Records shown
- - - - - - -

[src/rtl/pdig_pkg.sv]
package pdig_pkg;

  typedef enum logic [1:0] {
    CV_IDLE   = 2'd0,
    CV_FIRST  = 2'd1,
    CV_SECOND = 2'd2
  } conv_state_t;

  // Signed tally step from the two pump comparators.
  function automatic logic signed [1:0] pump_step(input logic up, input logic dn);
    if (up && !dn)      return 2'sb01;
    else if (dn && !up) return 2'sb11;
    else                return 2'sb00;
  endfunction

endpackage

[src/rtl/pdig_window.sv]
module pdig_window
  import pdig_pkg::*;
#(
  parameter int W      = 100,
  parameter int NSLOT  = 2,
  parameter int SLOT_W = 1,
  parameter int CNT_W  = 8
) (
  input  logic                    clk,
  input  logic                    rst,
  input  logic                    trig_i,
  input  logic                    up_i,
  input  logic                    dn_i,
  input  logic                    rel_i,
  input  logic [SLOT_W-1:0]       rel_slot_i,
  input  logic [SLOT_W-1:0]       rd_slot_i,
  output logic [NSLOT-1:0]        closed_o,
  output logic signed [CNT_W-1:0] rd_count_o,
  output logic                    mc_first_o,
  output logic [SLOT_W-1:0]       mc_first_slot_o,
  output logic                    mc_second_o,
  output logic [SLOT_W-1:0]       mc_second_slot_o,
  output logic                    ovf_o
);

  localparam int WC_W = $clog2(W + 1);

  logic                    active;
  logic [WC_W-1:0]         wcnt;
  logic signed [CNT_W-1:0] acc;
  logic [SLOT_W-1:0]       wp, wp_nxt, cur;
  logic [NSLOT-1:0]        busy, closed;
  logic signed [CNT_W-1:0] cnt_mem [NSLOT];
  logic signed [1:0]       step;
  logic signed [CNT_W-1:0] step_ext;
  logic                    closing, open_ok, accept;

  assign step     = pump_step(up_i, dn_i);
  assign step_ext = CNT_W'(step);
  assign closing  = active && (wcnt == WC_W'(W));
  assign open_ok  = !active || closing;
  assign accept   = trig_i && open_ok && !busy[wp];
  assign wp_nxt   = (wp == SLOT_W'(NSLOT - 1)) ? '0 : wp + 1'b1;

  always_ff @(posedge clk) begin
    if (rst) begin
      active           <= 1'b0;
      wcnt             <= '0;
      acc              <= '0;
      wp               <= '0;
      cur              <= '0;
      busy             <= '0;
      closed           <= '0;
      mc_first_o       <= 1'b0;
      mc_first_slot_o  <= '0;
      mc_second_o      <= 1'b0;
      mc_second_slot_o <= '0;
      ovf_o            <= 1'b0;
    end else begin
      mc_first_o  <= accept;
      mc_second_o <= closing;
      ovf_o       <= trig_i && open_ok && busy[wp];
      if (accept)  mc_first_slot_o  <= wp;
      if (closing) mc_second_slot_o <= cur;

      if (closing) begin
        active      <= 1'b0;
        closed[cur] <= 1'b1;
      end else if (active) begin
        acc  <= acc + step_ext;
        wcnt <= wcnt + 1'b1;
      end

      if (accept) begin
        active   <= 1'b1;
        wcnt     <= WC_W'(1);
        acc      <= step_ext;
        cur      <= wp;
        wp       <= wp_nxt;
        busy[wp] <= 1'b1;
      end

      if (rel_i) begin
        busy[rel_slot_i]   <= 1'b0;
        closed[rel_slot_i] <= 1'b0;
      end
    end
  end

  // Tally store per slot, written without reset so it maps onto RAM.
  always_ff @(posedge clk) begin
    if (closing) cnt_mem[cur] <= acc;
  end

  assign rd_count_o = cnt_mem[rd_slot_i];
  assign closed_o   = closed;

  // a start strobe is never longer than one cycle
  a_r2_first_single: assert property (@(posedge clk) disable iff (rst)
    mc_first_o |=> !mc_first_o);

  // a dropped trigger never also opens a window
  a_r7_ovf_excl: assert property (@(posedge clk) disable iff (rst)
    ovf_o |-> !mc_first_o);

  // the tally never exceeds the window length in magnitude
  a_r4_acc_bound: assert property (@(posedge clk) disable iff (rst)
    (int'(acc) <= W) && (int'(acc) >= -W));

  // a released slot must have been occupied
  a_r10_rel_busy: assert property (@(posedge clk) disable iff (rst)
    rel_i |-> busy[rel_slot_i]);

endmodule

[src/rtl/pdig_convert.sv]
module pdig_convert
  import pdig_pkg::*;
#(
  parameter int NSLOT  = 2,
  parameter int SLOT_W = 1,
  parameter int CNT_W  = 8,
  parameter int ADC_W  = 8,
  parameter int OUT_W  = 14
) (
  input  logic                    clk,
  input  logic                    rst,
  input  logic [NSLOT-1:0]        closed_i,
  output logic [SLOT_W-1:0]       rd_slot_o,
  input  logic signed [CNT_W-1:0] rd_count_i,
  output logic                    adc_start_o,
  output logic [SLOT_W-1:0]       adc_slot_o,
  output logic                    adc_cell_o,
  input  logic                    adc_done_i,
  input  logic [ADC_W-1:0]        adc_data_i,
  output logic [OUT_W-1:0]        code_o,
  output logic                    code_valid_o,
  output logic                    rel_o,
  output logic [SLOT_W-1:0]       rel_slot_o
);

  localparam int SUM_W = CNT_W + ADC_W + 2;
  localparam logic signed [SUM_W-1:0] MAXV = SUM_W'(2 ** (OUT_W - 1) - 1);
  localparam logic signed [SUM_W-1:0] MINV = -SUM_W'(2 ** (OUT_W - 1));

  conv_state_t             st;
  logic [SLOT_W-1:0]       rp;
  logic [ADC_W-1:0]        s0;
  logic signed [ADC_W+1:0] diff;
  logic signed [SUM_W-1:0] sum;
  logic [OUT_W-1:0]        sat;
  logic                    finish;

  assign diff   = $signed({2'b00, adc_data_i}) - $signed({2'b00, s0});
  assign sum    = (SUM_W'(rd_count_i) <<< ADC_W) + SUM_W'(diff);
  assign sat    = (sum > MAXV) ? MAXV[OUT_W-1:0] :
                  (sum < MINV) ? MINV[OUT_W-1:0] : sum[OUT_W-1:0];
  assign finish = (st == CV_SECOND) && adc_done_i;

  assign rd_slot_o  = rp;
  assign rel_o      = finish;
  assign rel_slot_o = rp;

  always_ff @(posedge clk) begin
    if (rst) begin
      st           <= CV_IDLE;
      rp           <= '0;
      s0           <= '0;
      adc_start_o  <= 1'b0;
      adc_slot_o   <= '0;
      adc_cell_o   <= 1'b0;
      code_o       <= '0;
      code_valid_o <= 1'b0;
    end else begin
      adc_start_o  <= 1'b0;
      code_valid_o <= 1'b0;
      case (st)
        CV_IDLE: if (closed_i[rp]) begin
          adc_start_o <= 1'b1;
          adc_slot_o  <= rp;
          adc_cell_o  <= 1'b0;
          st          <= CV_FIRST;
        end
        CV_FIRST: if (adc_done_i) begin
          s0          <= adc_data_i;
          adc_start_o <= 1'b1;
          adc_cell_o  <= 1'b1;
          st          <= CV_SECOND;
        end
        CV_SECOND: if (adc_done_i) begin
          code_o       <= sat;
          code_valid_o <= 1'b1;
          rp           <= (rp == SLOT_W'(NSLOT - 1)) ? '0 : rp + 1'b1;
          st           <= CV_IDLE;
        end
        default: st <= CV_IDLE;
      endcase
    end
  end

  // each conversion start is a single-cycle pulse
  a_r8_start_single: assert property (@(posedge clk) disable iff (rst)
    adc_start_o |=> !adc_start_o);

  // the end-sample conversion follows a completed start-sample conversion
  a_r8_second_after_done: assert property (@(posedge clk) disable iff (rst)
    (adc_start_o && adc_cell_o) |-> $past(adc_done_i));

  // a result strobe lasts one cycle
  a_r9_valid_single: assert property (@(posedge clk) disable iff (rst)
    code_valid_o |=> !code_valid_o);

  // a result follows the end-sample done
  a_r9_valid_after_done: assert property (@(posedge clk) disable iff (rst)
    code_valid_o |-> $past(adc_done_i));

endmodule
$ cat config.mk
export PLATFORM = sky130hd
export DESIGN_NAME = tear_free_counter
export DESIGN_NICKNAME = d
export VERILOG_FILES = /design/src/rtl/tfc_pkg.sv /design/src/rtl/tfc_counter.sv /design/src/rtl/tfc_tracker.sv /design/src/rtl/tfc_regs.sv /design/src/rtl/tear_free_counter.sv
export SDC_FILE = /design/constraint.sdc
export NUM_CORES = 1
export LEC_CHECK = 0
export BUFFER_PORTS_ARGS = -buffer_cell sky130_fd_sc_hd__clkbuf_2
export CORE_UTILIZATION = 49
export CTS_BUF_LIST = sky130_fd_sc_hd__clkbuf_8
export DETAILED_ROUTE_END_ITERATION = 6
export PLACE_DENSITY = 0.75
export SKIP_CTS_REPAIR_TIMING = 1
export SYNTH_ARGS = -nofsm -noshare
export SYNTH_HDL_FRONTEND = slang
export SYNTH_SLANG_ARGS = --single-unit
$ cat constraint.sdc
create_clock -name clk -period 4 [get_ports clk]
set_input_delay 0.4 -clock clk [delete_from_list [all_inputs] [get_ports clk]]
set_output_delay 0.4 -clock clk [all_outputs]
set_load 0.1 [all_outputs]
$ cat src/rtl/tfc_pkg.sv
package tfc_pkg;

  // Which register the current address selects.
  typedef enum logic [1:0] {
    SEL_NONE = 2'd0,
    SEL_CTRL = 2'd1,
    SEL_LOW  = 2'd2,
    SEL_HIGH = 2'd3
  } reg_sel_e;

  // Bit of the control word that shows the enable state.
  localparam int RUN_BIT = 0;

endpackage

$ cat src/rtl/tfc_counter.sv
module tfc_counter #(
  parameter int                     HALF_W      = 32,
  parameter logic [2*HALF_W-1:0]    RESET_COUNT = '0
) (
  input  logic              clk,
  input  logic              rst,
  input  logic              run,
  output logic [HALF_W-1:0] count_lo,
  output logic [HALF_W-1:0] count_hi,
  output logic              carry_hi
);

  localparam int NUM_LANES = 2;

  logic [NUM_LANES-1:0][HALF_W-1:0] lane_q;
  logic [NUM_LANES-1:0]             inc_chain;

  // Each lane steps when counting is on and every lane below it is all ones.
  for (genvar g = 0; g < NUM_LANES; g++) begin : g_lane
    if (g == 0) begin : g_first
      assign inc_chain[g] = run;
    end else begin : g_upper
      assign inc_chain[g] = inc_chain[g-1] & (&lane_q[g-1]);
    end

    always_ff @(posedge clk) begin
      if (rst) begin
        lane_q[g] <= RESET_COUNT[g*HALF_W +: HALF_W];
      end else if (inc_chain[g]) begin
        lane_q[g] <= lane_q[g] + HALF_W'(1);
      end
    end
  end

  assign count_lo = lane_q[0];
  assign count_hi = lane_q[1];
  assign carry_hi = inc_chain[1];

  AST_HOLD_WHEN_OFF: assert property (@(posedge clk) disable iff (rst)
    !run |=> $stable({count_hi, count_lo}));

  AST_CARRY_STEPS_HIGH: assert property (@(posedge clk) disable iff (rst)
    carry_hi |=> (count_hi == $past(count_hi) + HALF_W'(1)) && (count_lo == '0));

  AST_NO_CARRY_HIGH_HOLDS: assert property (@(posedge clk) disable iff (rst)
    !carry_hi |=> $stable(count_hi));

endmodule

$ cat src/rtl/tfc_tracker.sv
module tfc_tracker (
  input  logic clk,
  input  logic rst,
  input  logic rd_low,
  input  logic rd_high,
  input  logic carry_hi,
  input  logic exc_taken,
  output logic atomic
);

  logic win_open_q;
  logic atomic_q;
  logic disturb;

  assign disturb = carry_hi | exc_taken;

  always_ff @(posedge clk) begin
    if (rst) begin
      win_open_q <= 1'b0;
      atomic_q   <= 1'b0;
    end else if (rd_low) begin
      win_open_q <= 1'b1;
      atomic_q   <= ~disturb;
    end else if (rd_high) begin
      win_open_q <= 1'b0;
    end else if (win_open_q && disturb) begin
      atomic_q   <= 1'b0;
    end
  end

  assign atomic = atomic_q;

  AST_LOW_OPENS_WINDOW: assert property (@(posedge clk) disable iff (rst)
    rd_low |=> win_open_q);

  AST_CLEAN_START: assert property (@(posedge clk) disable iff (rst)
    rd_low && !carry_hi && !exc_taken |=> atomic_q);

  AST_CARRY_CLEARS: assert property (@(posedge clk) disable iff (rst)
    ((win_open_q && !rd_high) || rd_low) && carry_hi |=> !atomic_q);

  AST_EXC_CLEARS: assert property (@(posedge clk) disable iff (rst)
    ((win_open_q && !rd_high) || rd_low) && exc_taken |=> !atomic_q);

  AST_HIGH_CLOSES: assert property (@(posedge clk) disable iff (rst)
    rd_high && !rd_low |=> !win_open_q && $stable(atomic_q));

  AST_CLOSED_HOLDS: assert property (@(posedge clk) disable iff (rst)
    !win_open_q && !rd_low |=> $stable(atomic_q));

endmodule

$ cat src/rtl/tfc_regs.sv
module tfc_regs
  import tfc_pkg::*;
#(
  parameter int                ADDR_W    = 12,
  parameter int                DATA_W    = 32,
  parameter logic [ADDR_W-1:0] BASE_ADDR = 12'h103
) (
  input  logic              clk,
  input  logic              rst,
  input  logic              rd_en,
  input  logic              wr_en,
  input  logic [ADDR_W-1:0] addr,
  input  logic [DATA_W-1:0] wdata,
  input  logic [DATA_W-1:0] count_lo,
  input  logic [DATA_W-1:0] count_hi,
  input  logic              atomic,
  output logic              run,
  output logic              rd_low,
  output logic              rd_high,
  output logic [DATA_W-1:0] rd_data
);

  localparam logic [ADDR_W-1:0] CTRL_ADDR = BASE_ADDR;
  localparam logic [ADDR_W-1:0] LOW_ADDR  = BASE_ADDR + ADDR_W'(1);
  localparam logic [ADDR_W-1:0] HIGH_ADDR = BASE_ADDR + ADDR_W'(2);
  localparam int                STAT_BIT  = DATA_W - 1;

  reg_sel_e          sel;
  logic              run_q;
  logic [DATA_W-1:0] rd_mux;
  logic [DATA_W-1:0] rd_q;
  logic              unused_wdata;

  assign unused_wdata = ^wdata[DATA_W-1:1];

  always_comb begin
    if (addr == CTRL_ADDR)      sel = SEL_CTRL;
    else if (addr == LOW_ADDR)  sel = SEL_LOW;
    else if (addr == HIGH_ADDR) sel = SEL_HIGH;
    else                        sel = SEL_NONE;
  end

  always_ff @(posedge clk) begin
    if (rst) begin
      run_q <= 1'b0;
    end else if (wr_en && sel == SEL_CTRL) begin
      run_q <= wdata[RUN_BIT];
    end
  end

  always_comb begin
    rd_mux = '0;
    case (sel)
      SEL_CTRL: begin
        rd_mux[STAT_BIT] = atomic;
        rd_mux[RUN_BIT]  = run_q;
      end
      SEL_LOW:  rd_mux = count_lo;
      SEL_HIGH: rd_mux = count_hi;
      default:  rd_mux = '0;
    endcase
  end

  always_ff @(posedge clk) begin
    if (rst) begin
      rd_q <= '0;
    end else if (rd_en) begin
      rd_q <= rd_mux;
    end
  end

  assign run     = run_q;
  assign rd_low  = rd_en && (sel == SEL_LOW);
  assign rd_high = rd_en && (sel == SEL_HIGH);
  assign rd_data = rd_q;

  AST_CTRL_PAD_ZERO: assert property (@(posedge clk) disable iff (rst)
    rd_en && (addr == CTRL_ADDR) |=> rd_data[STAT_BIT-1:1] == '0);

  AST_CTRL_SHOWS_RUN: assert property (@(posedge clk) disable iff (rst)
    rd_en && (addr == CTRL_ADDR) |=> rd_data[RUN_BIT] == $past(run_q));

  AST_UNMAPPED_ZERO: assert property (@(posedge clk) disable iff (rst)
    rd_en && (addr != CTRL_ADDR) && (addr != LOW_ADDR) && (addr != HIGH_ADDR)
    |=> rd_data == '0);

  AST_READ_STROBES_EXCLUSIVE: assert property (@(posedge clk) disable iff (rst)
    !(rd_low && rd_high));

endmodule

$ cat src/rtl/tear_free_counter.sv
module tear_free_counter #(
  parameter int                  ADDR_W      = 12,
  parameter int                  DATA_W      = 32,
  parameter logic [ADDR_W-1:0]   BASE_ADDR   = 12'h103,
  parameter logic [2*DATA_W-1:0] RESET_COUNT = '0
) (
  input  logic              clk,
  input  logic              rst,
  input  logic              rd_en,
  input  logic              wr_en,
  input  logic [ADDR_W-1:0] addr,
  input  logic [DATA_W-1:0] wdata,
  input  logic              exc_taken,
  output logic [DATA_W-1:0] rd_data
);

  logic              run;
  logic              rd_low;
  logic              rd_high;
  logic              carry_hi;
  logic              atomic;
  logic [DATA_W-1:0] count_lo;
  logic [DATA_W-1:0] count_hi;

  tfc_counter #(
    .HALF_W      (DATA_W),
    .RESET_COUNT (RESET_COUNT)
  ) u_counter (
    .clk      (clk),
    .rst      (rst),
    .run      (run),
    .count_lo (count_lo),
    .count_hi (count_hi),
    .carry_hi (carry_hi)
  );

  tfc_tracker u_tracker (
    .clk       (clk),
    .rst       (rst),
    .rd_low    (rd_low),
    .rd_high   (rd_high),
    .carry_hi  (carry_hi),
    .exc_taken (exc_taken),
    .atomic    (atomic)
  );

  tfc_regs #(
    .ADDR_W    (ADDR_W),
    .DATA_W    (DATA_W),
    .BASE_ADDR (BASE_ADDR)
  ) u_regs (
    .clk      (clk),
    .rst      (rst),
    .rd_en    (rd_en),
    .wr_en    (wr_en),
    .addr     (addr),
    .wdata    (wdata),
    .count_lo (count_lo),
    .count_hi (count_hi),
    .atomic   (atomic),
    .run      (run),
    .rd_low   (rd_low),
    .rd_high  (rd_high),
    .rd_data  (rd_data)
  );

  AST_RESET_STOPS: assert property (@(posedge clk)
    rst |=> !run && !atomic);

endmodule

==> results.tsv <==
metric	value	unit
mostFrequentLayoutCells	117 x nor2_1, 99 x dfxtp_1, 57 x a21oi_1, 48 x clkbuf_2, 35 x mux2i_1	
status	complete, no violations	
criticalPathCategory	flop to flop	
cts.path.max_buffers	2	
hold_start	wdata[0]	
drtAntennaViolNets	0	
hold_path_depth	3	
synth_cell_types	35	
slew_violations	0	
r2r_start	u_counter.count_lo[0]	
synthMuxAreaShare	7.82	%
synth_compound_area_share	9.92	%
synth_fa_ha_area_share	0.541	%
grt_max_degree	58	
grt_pass1_vias	3786	
finalSetupTns	0	ps
yosys.area_share.simple	28.8	%
h-tree-depth	3	
worstSetupStartpointType	flop	
insertion_delay	370	ps
rsz0062_at_grt	no	
gr-total-overflow	0	
slowest_delay	640	ps
critPathBufInv	0	
finalHoldViolations	0	
critPathMaxFanout	13	
die-area	0.00984	mm²
drt_wl_total	10.3	mm
tightest_slew	1190	ps
cp_top_family	simple AND/OR/NAND/NOR gates	
ys_warn_count	0	
cp.required	4290	ps
syn_to_final_growth	10.6	%
initial_core_util	50.3	%
drc	0	
avgSynthCellArea	8.32	µm²
antenna_found_initial	0	
seq_area_frac_synth	42.8	%
avgViaCountPerCell	5.68	
route.vias.total	4000	
die_h	99.2	µm
powerDensity	338	mW/mm²
syn_nets	607	
grt_use_total	22.1	%
dp_hpwl	6.97	mm
num_rows	35	
drt-initial-drc-count	257	
min_period	2700	ps
syn_area	0.00463	mm²
final_common_cell	nor2_1	
wl_per_cell	14.6	µm
syn_inst	556	
path_cells	ha_1, nand4_1, nor4_4, nand3_1, or4b_1, a21oi_1	
relSlewSlack	20.0	%
hold_class	input port to flop	
yosysTopAreaCellShare	42.8	%
synth.top_cells.by_area	dfxtp_1 43%, nor2_1 9.5%, mux2i_1 7.6%	
fin_util	55.6	%
drtPass1Iterations	4	
worstPathArrival	2980	ps
io_pins	81	
period_share	67.4	%
crit_path_end_kind	flop	
p_leak	1.90	nW
synth_top_family_by_area	simple AND/OR/NAND/NOR gates	
tritoncts	built	
drive_gt1_share	12.5	%
synthXorXnorAreaFrac	6.63	%
clk_pin_slew	90	ps
core_area	0.00920	mm²
fin_skew	9.35	ps
ir_drop	0.000143	V
finalSetupViolCount	0	
r2r_end	u_counter.count_hi[4]	
cp_slowest_cell	nor4_4	
setup.worst_path.start	u_counter.count_lo[0]	
cts_buffers	9	
antenna_cells	0	
num-nets-final	639	
die_w	99.2	µm
grt_pass1_wl	17.4	mm
clock_sinks	99	
cap_violations	0	
ys_ff_latch	99	
reg2reg_depth	6	
rrSetupSlack	1300	ps
worst_hold_slack	264	ps
timing.fmax	371	MHz
worst_hold_path.endpoint	u_regs.run	
yosysTopAreaCell	dfxtp_1	
cts-root-buf	clkbuf_8	
gp_congestion	0.837	
portBuffers	49	
state kept, by name, summed over array words and instances (netlist names):
register / cells
u_counter.count_hi: 32
u_counter.count_lo: 32
u_regs.rd_data: 32
u_regs.run: 1
u_tracker.atomic: 1
u_tracker.win_open_q: 1
routing by layer:
| metal | up-vias | global-route usage, % | wire length [µm] | part of all wire [%] |
|---|---|---|---|---|
| li1 | 2020 | - | - | - |
| met1 | 1899 | 28.1 | 4760 | 46 |
| met2 | 69 | 37.3 | 5060 | 49 |
| met3 | 12 | 4.22 | 272 | 2.6 |
| met4 | 0 | 8.60 | 182 | 1.8 |
| met5 | - | 0 | 0 | 0 |
Yosys cell counts (all sizes together):
cell,number
nor2,117
clkbuf,20
nor3b,2
nand2,22
inv,11
and3,12
nand4,32
mux2i,35
nor3,7
or2,1
nor4b,1
o21ai,20
and4,4
ha,2
xor2,19
mux2,1
a221oi,2
nor2b,1
and2,4
xnor2,16
a21oi,57
buf,10
or4b,1
or3,22
o221a,1
nor4,8
and3b,1
o31ai,6
nand3,15
or4,7
dfxtp,99
how the worst max path moves through the flow:
stage | slack, ps | to | cells past startpoint
2_1_floorplan | 1990 | u_counter.count_hi[8] | 7
3_3_place_gp | 1440 | u_counter.count_hi[31] | 6
3_5_place_dp | 1380 | u_counter.count_hi[4] | 6
4_1_cts | 1340 | u_counter.count_hi[30] | 6
5_1_grt | 1140 | u_counter.count_hi[4] | 6
6_report | 1300 | u_counter.count_hi[4] | 6
power breakdown:
part | switching (mW) | total, mW | internal (mW)
registers | 0.00000573 | 0.985 | 0.985
clock network | 0.348 | 0.694 | 0.346
logic | 0.0333 | 0.0490 | 0.0157
stage by stage:
step / instances / setup slack, ps / total power, mW / cell area [µm²]
floorplan: 556 / 1990 / 1.04 / 4630
CTS: 704 / 1340 / 1.73 / 5120
global placement: 688 / 1440 / 1.06 / 4910
detailed placement: 688 / 1380 / 1.06 / 4910
global route: 704 / 1140 / 1.78 / 5120
finish: 704 / 1300 / 1.73 / 5120
worst register-to-register path, stage by stage, from the launching register on:
cell and delay, ps:
dfxtp_1 420, ha_1 230, nand4_1 270, nor4_4 640, nand3_1 360, or4b_1 540, a21oi_1 170
cell type report:
type	count	area, µm²
Sequential cell	99	1980
Fill cell	838	4080
Inverter	11	41.3
Tap cell	111	139
Timing Repair Buffer	51	260
Clock buffer	9	124
Clock inverter	7	85.1
Multi-Input combinational cell	416	2480
logic make-up after synthesis:
kind of cell,count (synthesis)
xor+xnor,35
simple gates,257
mux,36
compound gates,86
buf+inv,41
flops,99
fa+ha+maj,2
Power figures use the tool's default switching activity.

- - - - - - -

Work item
Return every line of the listing above that contains "never".

Result of the task
  // a start strobe is never longer than one cycle
  // a dropped trigger never also opens a window
  // the tally never exceeds the window length in magnitude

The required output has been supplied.